The next logical OT defense is expected to rely on the formal physics description for the system in order to decide what normal behavior looks like. This OT defense is denoted as model-based, since it relies on a physics model to establish a basis for normal behavior. This type of defense is expected to be more resilient to an attacker who has a general understanding of system behavior but may not be able to exactly replicate it, because they do not have access to key proprietary data and historical operational details. This attack scenario is not farfetched, since almost all kinds of simulators for different types of nuclear reactors can be found via open access, such as Ph.D thesis, published reports and research papers, which provide the attacker with sufficient resources to obtain an approximate physics model. To address this type of attack scenario, the model-based approach derives its strength from the operational uniqueness and complex interactions between system components. Previous studies provide proof that pure data-driven learning is not generally capable of accurately learning system behavior, especially for complex systems like nuclear reactors (Li et al., 2018).

The next attack scenario, expected to be launched by state-sponsored organizations, the attacker will likely have access to high fidelity simulators for system behavior. For these attacks, the question becomes: will an OT model-based defense be able to detect signs of FDI attacks when the attackers can predict system behavior to a reasonable accuracy. This represents the focus of this manuscript which proposes the use of a model-based approach that analyzes system behavior for a wide range of conditions in search of signatures that are extremely difficult to be duplicated by an attacker. These signatures are based on the higher-order differences between the defender's model and that of the attacker, which can be gleaned via data mining techniques. These higher order effects are typically discarded by most data-driven techniques, and are attributed to sources of uncertainties that cannot be explained by the models. Coupling these higher order effects with the dominant behavior can be shown to establish signatures that are difficult to duplicate by the attacker. This is true whether basic or advanced learning methods are being employed such as generative adversarial networks (GANs) (Goodfellow et al., Warde-farley). This follows because GANs' generative model require a template of models that represent the basis for training their adversarial network. Without access to the definition of the higher order effects, expected to have extremely high dimensionality, it remains very difficult for the network to learn the higher order effects (Bau et al., 2020), and more critically, their relation to the lower order effects, as will be shown later in the discussion. Clearly, if the attacker has the same model employed by the OT defense, and knows the exact definition of the signatures, this defense can also be bypassed using simple as well as complex learning methods such as GAN. This extreme scenario is not considered here, and is discussed in another article (Sundaram et al. Ashy), under the context of active OT defense. The current manuscript focuses on a passive OT defense, where the passivity implies that the defense does not introduce any changes to the system. It only monitors the measured process variables and compares them to predicted values in search of signatures, as described earlier.
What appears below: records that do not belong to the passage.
==> config.mk <==
export PLATFORM = sky130hd
export DESIGN_NAME = increment_memory_controller
export DESIGN_NICKNAME = d
export VERILOG_FILES = /design/src/core/inc_mem_pkg.sv /design/src/core/pin_sync.sv /design/src/core/tick_divider.sv /design/src/core/increment_memory_controller.sv
export SDC_FILE = /design/constraint.sdc
export NUM_CORES = 1
export LEC_CHECK = 0
export BUFFER_PORTS_ARGS = -buffer_cell sky130_fd_sc_hd__buf_2
export CAP_MARGIN = 20
export CORE_MARGIN = 4
export CORE_UTILIZATION = 43
export CTS_CLUSTER_DIAMETER = 30
export DETAILED_ROUTE_END_ITERATION = 6
export PLACE_DENSITY = 0.7
export SETUP_SLACK_MARGIN = 0.05
export SLEW_MARGIN = 10
export SYNTH_ARGS = -nofsm -noshare
export SYNTH_HDL_FRONTEND = slang
export SYNTH_HIERARCHICAL = 1
export SYNTH_SLANG_ARGS = --single-unit
export TNS_END_PERCENT = 30
==> constraint.sdc <==
create_clock -name ref_clk -period 4.8 [get_ports ref_clk]
set_input_delay 0.72 -clock ref_clk [delete_from_list [all_inputs] [get_ports ref_clk]]
set_output_delay 0.72 -clock ref_clk [all_outputs]
set_load 0.02 [all_outputs]
==> src/core/inc_mem_pkg.sv <==
// shared constants and types of the increment memory controller
package inc_mem_pkg;
  // bus address width toward the i/o processor
  localparam int ADDR_W = 15;
  // apb register byte offsets
  localparam logic [7:0] OFF_CTRL = 8'h00;
  localparam logic [7:0] OFF_STATUS = 8'h04;
  localparam logic [7:0] OFF_ADDR = 8'h08;
  localparam logic [7:0] OFF_PERIOD = 8'h0c;
  localparam logic [7:0] OFF_CMD = 8'h10;
  localparam logic [7:0] OFF_IRQ_STAT = 8'h14;
  localparam logic [7:0] OFF_IRQ_MASK = 8'h18;
  // command register field: clear-flag instruction
  localparam int CMD_CLEAR_FLAG = 0;
  // reset values
  localparam logic [2:0] CTRL_RST = 3'h0;
  localparam logic [ADDR_W-1:0] ADDR_RST = 15'h0000;
  localparam logic [3:0] IRQ_RST = 4'h0;
  // timing: core clock and bus sync pulse period
  localparam int CLK_MHZ = 250;
  localparam int SYNC_PERIOD_NS = 1000;
  localparam int SYNC_PERIOD_CYC = SYNC_PERIOD_NS * CLK_MHZ / 1000;
  localparam int SYNC_LOST_CYC = 2 * SYNC_PERIOD_CYC;
  // default local tick period
  localparam int TICK_PERIOD_US = 1000;
  localparam int TICK_PERIOD_CYC = TICK_PERIOD_US * CLK_MHZ;
  // control register layout, bit 0 lowest
  typedef struct packed {
    logic useProgInt;
    logic tickEnable;
    logic countEnable;
  } ctrl_type;
  // interrupt status and mask layout
  typedef struct packed {
    logic syncLost;
    logic tickLost;
    logic cycleDone;
    logic overflow;
  } irq_type;
  // bus pins coming in from the i/o processor side
  typedef struct packed {
    logic powerClear;
    logic syncPulse;
    logic grant;
    logic overflow;
    logic chanEnIn;
    logic priEnIn;
  } bus_in_type;
  // channel sequence states
  typedef enum logic [1:0] {CH_IDLE, CH_REQUEST, CH_ACTIVE} chan_state_type;
endpackage : inc_mem_pkg

==> src/core/pin_sync.sv <==
// two flip-flop synchroniser for a group of asynchronous pins
`timescale 1ns/1ps
module pin_sync #(
  parameter int W = 1
) (
  // clock and reset
  input wire logic ref_clk,
  input wire logic rst,
  // pins and synchronised levels
  input wire logic [W-1:0] pinIn,
  output logic [W-1:0] pinOut
);
  logic [W-1:0] stage1_q;

  // first stage is read only by the second
  always_ff @(posedge ref_clk) begin
    if (rst) begin
      stage1_q <= '0;
      pinOut <= '0;
    end else begin
      stage1_q <= pinIn;
      pinOut <= stage1_q;
    end
  end
endmodule : pin_sync

==> src/core/tick_divider.sv <==
// local tick clock: one-cycle enable pulse every period cycles
`timescale 1ns/1ps
module tick_divider #(
  parameter int W = 32
) (
  // clock and reset
  input wire logic ref_clk,
  input wire logic rst,
  // control
  input wire logic enable,
  input wire logic [W-1:0] period,
  // tick enable pulse
  output logic tick
);
  logic [W-1:0] count_q;
  wire logic atEnd = (count_q >= period - 1'b1) || (period == '0);

  // restart from zero whenever the clock is stopped
  always_ff @(posedge ref_clk) begin
    if (rst || !enable) begin
      count_q <= '0;
      tick <= 1'b0;
    end else begin
      count_q <= atEnd ? '0 : count_q + 1'b1;
      tick <= atEnd;
    end
  end
endmodule : tick_divider

==> src/core/increment_memory_controller.sv <==
// increment memory controller: tick, channel request chain, overflow flag, apb registers
//
// What this block does
// - The count only starts under software control, with count enable and tick clock set.
// - A pending tick request sets the channel request latch on a sync pulse edge only.
// - The request latch drives the active-low request line and a grant makes the channel active.
// - While active, the target address is driven out and the increment line is pulled low.
// - The processor pulses overflow on wrap to zero and the overflow flag sets on it.
// - A set overflow flag raises a priority level 0 request or a program interrupt request.
// - There is no data bus, data register or transmit path in this block.
// - The channel enable is passed on down the chain and a request posts only while it is in.
// - Posting a request drops the outgoing channel enable at once, cutting lower devices.
// - The priority request posts only with priority enable in, and then drops enable out.
// - The clear-flag command clears overflow flag and priority request; status tests the flag.
// - The bus power clear pulse returns every flag and latch to its initial state.
// - The target address is presented on fifteen address lines toward the processor.
`timescale 1ns/1ps
module increment_memory_controller
  import inc_mem_pkg::*;
#(
  parameter int TICK_CYCLES = TICK_PERIOD_CYC
) (
  // clock and reset
  input wire logic ref_clk,
  input wire logic rst,
  // apb slave
  input wire logic [7:0] paddr,
  input wire logic psel,
  input wire logic penable,
  input wire logic pwrite,
  input wire logic [31:0] pwdata,
  output logic [31:0] prdata,
  output logic pready,
  output logic pslverr,
  // interrupt to the local host
  output logic irq,
  // i/o bus inputs, asynchronous
  input wire logic syncPulse,
  input wire logic channelGrant,
  input wire logic overflowPulse,
  input wire logic busPowerClear,
  input wire logic channelEnableIn,
  input wire logic priorityEnableIn,
  // i/o bus outputs
  output logic channelRequestLine_n,
  output logic channelEnableOut,
  output logic incrementMemoryLine_n,
  output logic [ADDR_W-1:0] busAddr,
  output logic priorityInterruptRequest_n,
  output logic priorityEnableOut,
  output logic programInterruptRequest_n
);

  ////////////////////////////////////////////////////////////////////////////
  // pin synchronisers

  bus_in_type pinsS;
  logic syncPrev_q;
  logic ovfPrev_q;

  pin_sync #(.W($bits(bus_in_type))) u_pins (
    .ref_clk(ref_clk),
    .rst(rst),
    .pinIn({busPowerClear, syncPulse, channelGrant, overflowPulse,
            channelEnableIn, priorityEnableIn}),
    .pinOut(pinsS)
  );

  // edge detection reads only the second stage and later
  always_ff @(posedge ref_clk) begin
    if (rst) begin
      syncPrev_q <= 1'b0;
      ovfPrev_q <= 1'b0;
    end else begin
      syncPrev_q <= pinsS.syncPulse;
      ovfPrev_q <= pinsS.overflow;
    end
  end

  // sync timing
  // requests move only on the leading edge of the 1 us sync pulse
  wire logic syncEdge = pinsS.syncPulse && !syncPrev_q;
  wire logic ovfEdge = pinsS.overflow && !ovfPrev_q;
  // power clear
  // power clear from the bus acts like a second synchronous reset
  wire logic clearAll = rst || pinsS.powerClear;

  ////////////////////////////////////////////////////////////////////////////
  // apb register decode

  ctrl_type ctrl_q;
  logic [ADDR_W-1:0] targetAddr_q;
  logic [31:0] period_q;
  irq_type irqStat_q;
  irq_type irqMask_q;
  logic [31:0] rdData;

  wire logic apbSetup = psel && !penable;
  wire logic apbAccess = psel && penable;
  wire logic wrEn = apbAccess && pwrite;
  wire logic hitCtrl = (paddr == OFF_CTRL);
  wire logic hitStatus = (paddr == OFF_STATUS);
  wire logic hitAddr = (paddr == OFF_ADDR);
  wire logic hitPeriod = (paddr == OFF_PERIOD);
  wire logic hitCmd = (paddr == OFF_CMD);
  wire logic hitIrqStat = (paddr == OFF_IRQ_STAT);
  wire logic hitIrqMask = (paddr == OFF_IRQ_MASK);
  wire logic hitAny = hitCtrl || hitStatus || hitAddr || hitPeriod || hitCmd || hitIrqStat
                      || hitIrqMask;
  // clear flag
  // writing a one to the command bit acts as the clear-flag instruction
  wire logic clearCmd = wrEn && hitCmd && pwdata[CMD_CLEAR_FLAG];

  // zero wait states; unmapped addresses answer with an error
  assign pready = 1'b1;
  assign pslverr = apbAccess && !hitAny;

  // software-written registers; power clear also stops the count
  always_ff @(posedge ref_clk) begin
    if (clearAll) begin
      ctrl_q <= CTRL_RST;
      targetAddr_q <= ADDR_RST;
      irqMask_q <= IRQ_RST;
      period_q <= 32'(TICK_CYCLES);
    end else if (wrEn) begin
      if (hitCtrl) ctrl_q <= pwdata[2:0];
      if (hitAddr) targetAddr_q <= pwdata[ADDR_W-1:0];
      if (hitPeriod) period_q <= pwdata;
      if (hitIrqMask) irqMask_q <= pwdata[3:0];
    end
  end

  ////////////////////////////////////////////////////////////////////////////
  // local tick clock and tick request

  logic tick;
  logic tickReq_q;
  chan_state_type state_q;
  chan_state_type state_d;
  // program start
  // the tick clock runs only when software sets both enables
  wire logic runEnable = ctrl_q.countEnable && ctrl_q.tickEnable;

  tick_divider #(.W(32)) u_tick (
    .ref_clk(ref_clk),
    .rst(clearAll),
    .enable(runEnable),
    .period(period_q),
    .tick(tick)
  );

  wire logic cycleDone = (state_q == CH_ACTIVE) && !pinsS.grant;

  // tick request cleanup
  // a tick beats the end of a cycle; a tick that meets a stop write is dropped
  always_ff @(posedge ref_clk) begin
    if (clearAll) begin
      tickReq_q <= 1'b0;
    end else if (tick && runEnable) begin
      tickReq_q <= 1'b1;
    end else if (cycleDone) begin
      tickReq_q <= 1'b0;
    end
  end

  ////////////////////////////////////////////////////////////////////////////
  // channel request sequence

  always_comb begin
    state_d = state_q;
    case (state_q)
      CH_IDLE: begin
        if (syncEdge && tickReq_q && pinsS.chanEnIn) state_d = CH_REQUEST;
      end
      CH_REQUEST: begin
        if (pinsS.grant) state_d = CH_ACTIVE;
      end
      CH_ACTIVE: begin
        if (!pinsS.grant) state_d = CH_IDLE;
      end
      default: state_d = CH_IDLE;
    endcase
  end

  always_ff @(posedge ref_clk) begin
    if (clearAll) state_q <= CH_IDLE;
    else state_q <= state_d;
  end

  wire logic chanReq = (state_q != CH_IDLE);
  wire logic chanActive = (state_q == CH_ACTIVE);

  // chain cut
  // the chain is cut from the request until the cycle ends
  assign channelRequestLine_n = !chanReq;
  assign channelEnableOut = pinsS.chanEnIn && !chanReq;

  // no data path
  // address lines carry zero when idle so a wired bus sees nothing from us
  assign busAddr = chanActive ? targetAddr_q : '0;
  assign incrementMemoryLine_n = !chanActive;

  ////////////////////////////////////////////////////////////////////////////
  // overflow flag and interrupt requests

  logic overflowFlag_q;
  logic priReq_q;

  // overflow flag
  // an overflow in the clear cycle is kept; set beats clear
  always_ff @(posedge ref_clk) begin
    if (clearAll) begin
      overflowFlag_q <= 1'b0;
    end else if (ovfEdge) begin
      overflowFlag_q <= 1'b1;
    end else if (clearCmd) begin
      overflowFlag_q <= 1'b0;
    end
  end

  // priority post
  // the request is timed to sync so it meets the processor's sampling window
  // a clear in the same cycle wins, or the request would outlive its flag
  wire logic priSet = syncEdge && overflowFlag_q && !clearCmd && !ctrl_q.useProgInt
                      && pinsS.priEnIn;

  always_ff @(posedge ref_clk) begin
    if (clearAll) begin
      priReq_q <= 1'b0;
    end else if (priSet) begin
      priReq_q <= 1'b1;
    end else if (clearCmd) begin
      priReq_q <= 1'b0;
    end
  end

  assign priorityInterruptRequest_n = !priReq_q;
  assign priorityEnableOut = pinsS.priEnIn && !priReq_q;
  assign programInterruptRequest_n = !(overflowFlag_q && ctrl_q.useProgInt);

  ////////////////////////////////////////////////////////////////////////////
  // sync watchdog and local interrupt

  logic [9:0] syncAge_q;
  wire logic syncLost = (syncAge_q == 10'(SYNC_LOST_CYC));

  // counts since the last sync edge; saturates one past the limit
  always_ff @(posedge ref_clk) begin
    if (clearAll || syncEdge) syncAge_q <= '0;
    else if (syncAge_q <= 10'(SYNC_LOST_CYC)) syncAge_q <= syncAge_q + 10'h001;
  end

  irq_type irqEvent;
  assign irqEvent = '{syncLost: syncLost, tickLost: tick && tickReq_q,
                      cycleDone: cycleDone, overflow: ovfEdge};
  wire irq_type irqW1c = (wrEn && hitIrqStat) ? irq_type'(pwdata[3:0]) : irq_type'(4'h0);

  // sticky status, write one to clear; a new event beats the clear
  always_ff @(posedge ref_clk) begin
    if (clearAll) irqStat_q <= IRQ_RST;
    else irqStat_q <= (irqStat_q & ~irqW1c) | irqEvent;
  end

  assign irq = |(irqStat_q & irqMask_q);

  ////////////////////////////////////////////////////////////////////////////
  // read data, captured in the setup phase

  // skip test
  // status bit 0 is the overflow flag that a skip test reads
  always_comb begin
    rdData = 32'h0000_0000;
    if (hitCtrl) rdData[2:0] = ctrl_q;
    if (hitStatus) rdData[4:0] = {priReq_q, chanActive, chanReq, tickReq_q, overflowFlag_q};
    if (hitAddr) rdData[ADDR_W-1:0] = targetAddr_q;
    if (hitPeriod) rdData = period_q;
    if (hitIrqStat) rdData[3:0] = irqStat_q;
    if (hitIrqMask) rdData[3:0] = irqMask_q;
  end

  always_ff @(posedge ref_clk) begin
    if (rst) prdata <= 32'h0000_0000;
    else if (apbSetup && !pwrite) prdata <= rdData;
  end
endmodule : increment_memory_controller

Word-level counts from Yosys, hierarchy flattened
Index checks and enable logic that the tools add are counted.
- bits in registers: 152
- input port bits: 51
- $add $sub $neg: 3
- magnitude comparators: 2
- equal/unequal tests: 12
- mux-type cells: 17
- bitwise gates (word level): 4
- reduce and logical (&&, ||, !) cells: 60
- operators with widths (operator ; number):
    $add 32x1->32 const B ; 1
    $ge 32x32->1 ; 1
    $logic_not 32->1 ; 1
    $mux 32 ; 1
    $sub 32x1->32 const B ; 1
    $mux 15 ; 2
    $eq 8x5->1 const B ; 3
    $logic_and 1x1->1 ; 23
    $eq 8x4->1 const B ; 2
    $logic_not 1->1 ; 13
    $mux 4 ; 3
    $add 10x1->10 const B ; 1
    $eq 10x9->1 const B ; 1
    $le 10x9->1 const B ; 1
    $logic_or 1x1->1 ; 10
    $and 4x4->4 ; 2
    $eq 8x3->1 const B ; 1
    $logic_not 8->1 ; 1
    $reduce_and 2->1 ; 4
    $reduce_bool 2->1 ; 4
    $mux 2 ; 3
    $pmux 2 s3 ; 1
    $mux 1 ; 5
    $mux 5 ; 1
    other kinds (11) ; 12

Depth between registers and ports, before layout
Gate-level depths: netlist of the first run.
- depth after elaboration: 9
- gate-level depth with buffers: 13
- mapped depth without buffers: 12

Modules after synthesis
The synthesis of the first run kept the hierarchy.
- by module, submodules not included (module ; times used ; cells an instance ; area an instance (um^2) ; seq. area each (um^2)):
    increment_memory_controller ; 1 ; 544 ; 4620.7 ; 2142.1
    tick_divider ; 1 ; 328 ; 2791.4 ; 660.6
    pin_sync ; 1 ; 25 ; 366.6 ; 240.2

Worst setup path after synthesis of the first run
No wires, ideal clock.
- kind: flip-flop to flip-flop
- from: register period_q[17]
- to: register u_tick.count_q[10]
- arrival: 3.145 ns
- required time: 4.668 ns
- setup slack: 1.523 ns
- stages on the path, launching flop included: 13
- path buffers: 1
- cells stage by stage: dfxtp_1 > or4_4 > nor4b_4 > nand3_2 > nor4_2 > xnor2_1 > ha_1 > nand4_1 > nor3_1 > nand4_1 > a31oi_1 > clkbuf_1 > nor3_1
- longest elaborated chain between the ends: 4
- ends and longest elaborated chain (element ; line ; source):
    start: declaration ; increment_memory_controller.sv:93 ; logic [31:0] period_q;
    start signal: assignment ; increment_memory_controller.sv:124 ; period_q <= 32'(TICK_CYCLES);
    start signal: assignment ; increment_memory_controller.sv:128 ; if (hitPeriod) period_q <= pwdata;
    $sub 32x1->32 ; tick_divider.sv:16 ; wire logic atEnd = (count_q >= period - 1'b1) || (period == '0);
    $ge 32x32->1 ; tick_divider.sv:16 ;
    $logic_or 1x1->1 * ; tick_divider.sv:16 ;
    $reduce_or 2->1 (no line) * ; - ;
    end signal: assignment ; tick_divider.sv:24 ; count_q <= atEnd ? '0 : count_q + 1'b1;
    end: declaration ; tick_divider.sv:15 ; logic [W-1:0] count_q;
Mark *: on every way between the ends. The rest lies on a longest branch, timed or not.
A chain may end at the register's enable or synchronous reset.

Worst setup path in the final report of the first run
- from: register period_q[17]
- to: register u_tick.count_q[6]
Same word-level chain as after synthesis.

==> impl_metrics.ini, run 1 <==
[timing]
finalClockSkew_ns = 0.00960
hold_viol = 0
final-setup-viol-count = 0
rsz0062_at_grt = false
max_freq_ghz = 0.263
finalCriticalPeriod_ns = 3.81
hold_ws_ns = 0.440
post-route-period-util_pct = 79.3
worst_slew_pin_slew_ns = 0.970
maxSlewViolCount = 0
fin_setup_tns_ns = 0
relSlewSlack_pct = 35.2

[synthesis]
ys_seq_area_share_pct = 39.1
synthesis.nets = 985
syn_area_mm2 = 0.00778
ys_types = 75
synth-seq-cells = 152
synth_edf_count = 0
synth_cells = 897
syn_area_per_cell_um2 = 8.67
synthArstFlopShare_pct = 0
yosysWarnings = 6
ys_dominant_reg_cell = dfxtp_1

[clock_network]
hold_buffers = 0
htree_levels = 4
cts_num_sinks = 152
clockRootBuffer = clkbuf_16
cts_buffers = 17
clk_pin_slew_ns = 0.07
post_cts_buffers = 0
clk_latency_ns = 0.42
cts_tree = built
cts.repair.resized = 0
clockBufferDepth = 2

[power]
clock_power_share_pct = 48.7
leakage_uw = 0.00347
p_sw_share_pct = 24.3
seqPwrFrac_pct = 47.2
power_switching_uw = 657
intPower_uw = 2040
combPwrFrac_pct = 4.1
p_per_area_mw_per_mm2 = 300
peakVddDrop_mv = 0.240

[routing]
wl_per_cell_um = 16.5
drtAntennaViolNets = 0
drc = 0
vias_per_cell = 5.54
wirelength_um = 20200
drt_pass1_iterations = 5
via_count = 6789
first_iter_violations = 351

[floorplanning]
initial_core_util_pct = 44.4
boundaryPins = 107
rows = 48
die_w_um = 143
die_h_um = 143
die-area_mm2 = 0.0203
fp.coreArea_mm2 = 0.0175

[setup_path]
start_kind = flop
r2r-start = period_q[17]
cp.arrival_ns = 4.10
cp_max_fo = 26
r2r_slack_ns = 0.99
required_ns = 5.09
path_class = flop to flop
r2r-end = u_tick/count_q[6]
end_kind = flop
r2r.worst_path.cells = 12

[layout]
mostFrequentLayoutCell = dfxtp_1
syn2layout_area_growth_pct = 15.7
post-route-util_pct = 51.3
fin_nets = 1075
layout_common_cells = 152 x dfxtp_1, 130 x nand2_1, 106 x buf_2
stdcell_count = 1225
diodes = 0
drive_gt1_share_pct = 18.4

[place]
place_inst = 1192
io_buffers = 105
hpwl_um = 14800
finalWeightedCongestion = 0.901

[outcome]
status = complete, no violations

[min_path]
holdPathEnd = u_pins/pinOut[4]
hp-class = flop to flop
holdPathStages = 1
hp-start = u_pins/stage1_q[4]

[flow_run]
maxCapViolCount = 0

[global_routing]
antenna_found_initial = 0
grt_max_degree = 54
grt_pass1_vias = 6351
overflow = 0
grt.total_usage_pct = 19.8
grt_pass1_wl_um = 32500
[metrics by stage]
stage | cell area [µm²] | power, µW | worst slack [ns]
floorplan | 7780 | 1360 | 1.52
global placement | 8410 | 1410 | 1.12
detailed placement | 8410 | 1410 | 0.966
CTS | 9000 | 2710 | 0.964
global route | 9000 | 2790 | 0.692
finish | 9000 | 2700 | 0.994
[worst max path at each step]
stage | start | slack [ns] | to
finish | period_q[17] | 0.99 | u_tick/count_q[6]
global route | period_q[17] | 0.69 | u_tick/count_q[20]
CTS | period_q[17] | 0.96 | u_tick/count_q[6]
detailed placement | period_q[17] | 0.97 | u_tick/count_q[26]
global placement | period_q[17] | 1.12 | u_tick/count_q[26]
floorplan | period_q[17] | 1.52 | u_tick/count_q[10]
[final cells by class]
class	count	area (µm²)
inverter	18	67.6
multi-input combinational	683	4430
clock inverter	15	158
tap	225	282
clock buffer	17	425
timing repair buffer	115	598
fill	1700	8530
sequential	152	3040
[cells in the mapped netlist (23+ instances only)]
cell	n	share of area, %
dfxtp_1	152	39
xor2_1	25	2.8
xnor2_1	38	4.3
nand2_1	130	6.3
a22oi_1	34	3.3
nand4_1	23	1.8
a21oi_1	61	3.9
nor2_1	68	3.3
nand3_1	26	1.7
nor3_1	53	3.4
ha_1	37	6.0
clkbuf_1	24	1.2
[registers in the layout, indices dropped and copies added, names as in the netlist, 2 cells and up]
signal / flops
targetAddr_q: 15
irqStat_q: 4
u_pins/stage1_q: 6
u_pins/pinOut: 6
u_tick/count_q: 32
state_q: 2
syncAge_q: 10
ctrl_q: 3
irqMask_q: 4
period_q: 32
prdata: 32
[worst max-delay path: stages, from the launching register on]
cell	delay [ns]
dfxtp_1	0.37
or4_4	0.57
nor4b_4	0.36
nand3_2	0.21
nor4_2	0.28
xnor2_1	0.10
ha_1	0.33
nand4_1	0.13
nor3_1	0.30
nand4_1	0.19
a31oi_2	0.36
buf_4	0.37
nor3_1	0.11
[layer usage]
metal / up-vias / global-route usage, % / wire length, µm / part of all wire [%]
li1: 3380 / - / - / -
met1: 3200 / 26.1 / 9170 / 45
met2: 179 / 32.6 / 9540 / 47
met3: 30 / 4.44 / 1090 / 5.4
met4: 0 / 5.55 / 386 / 1.9
met5: - / 0 / 0 / 0
[logic make-up (layout without fill, tap and decap cells)]
logic type,after synthesis,count (layout),synth area share [%]
adder cells (fa/ha/maj),37,37,5.95
multiplexers,13,13,1.69
AND/OR/NAND/NOR,414,414,28.7
flip-flops,152,152,39.1
other,1,1,0.0482
AO/OA/AOI/OAI,155,155,13.4
buffers and inverters,62,165,4.02
XOR/XNOR,63,63,7.09
[power by group through the flow]
| stage | registers, µW | clock network, µW | logic (µW) |
|---|---|---|---|
| floorplan | 1300 | 0 | 60.7 |
| global placement | 1300 | 0 | 109 |
| detailed placement | 1300 | 0 | 109 |
| CTS | 1270 | 1330 | 110 |
| global route | 1270 | 1390 | 119 |
| finish | 1270 | 1310 | 110 |
Power figures use the tool's default switching activity.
The rest of this paper is organized as follows. First, we provide a background on the current research on the OT defense and related data-driven techniques. Second, a mathematical development of the proposed randomized window decomposition (RWD) technique is elucidated. Third, the application of the RWD technique is exemplified using numerical simulations with the RELAP5 to demonstrate its ability to classify normal behavior from FDI attacks.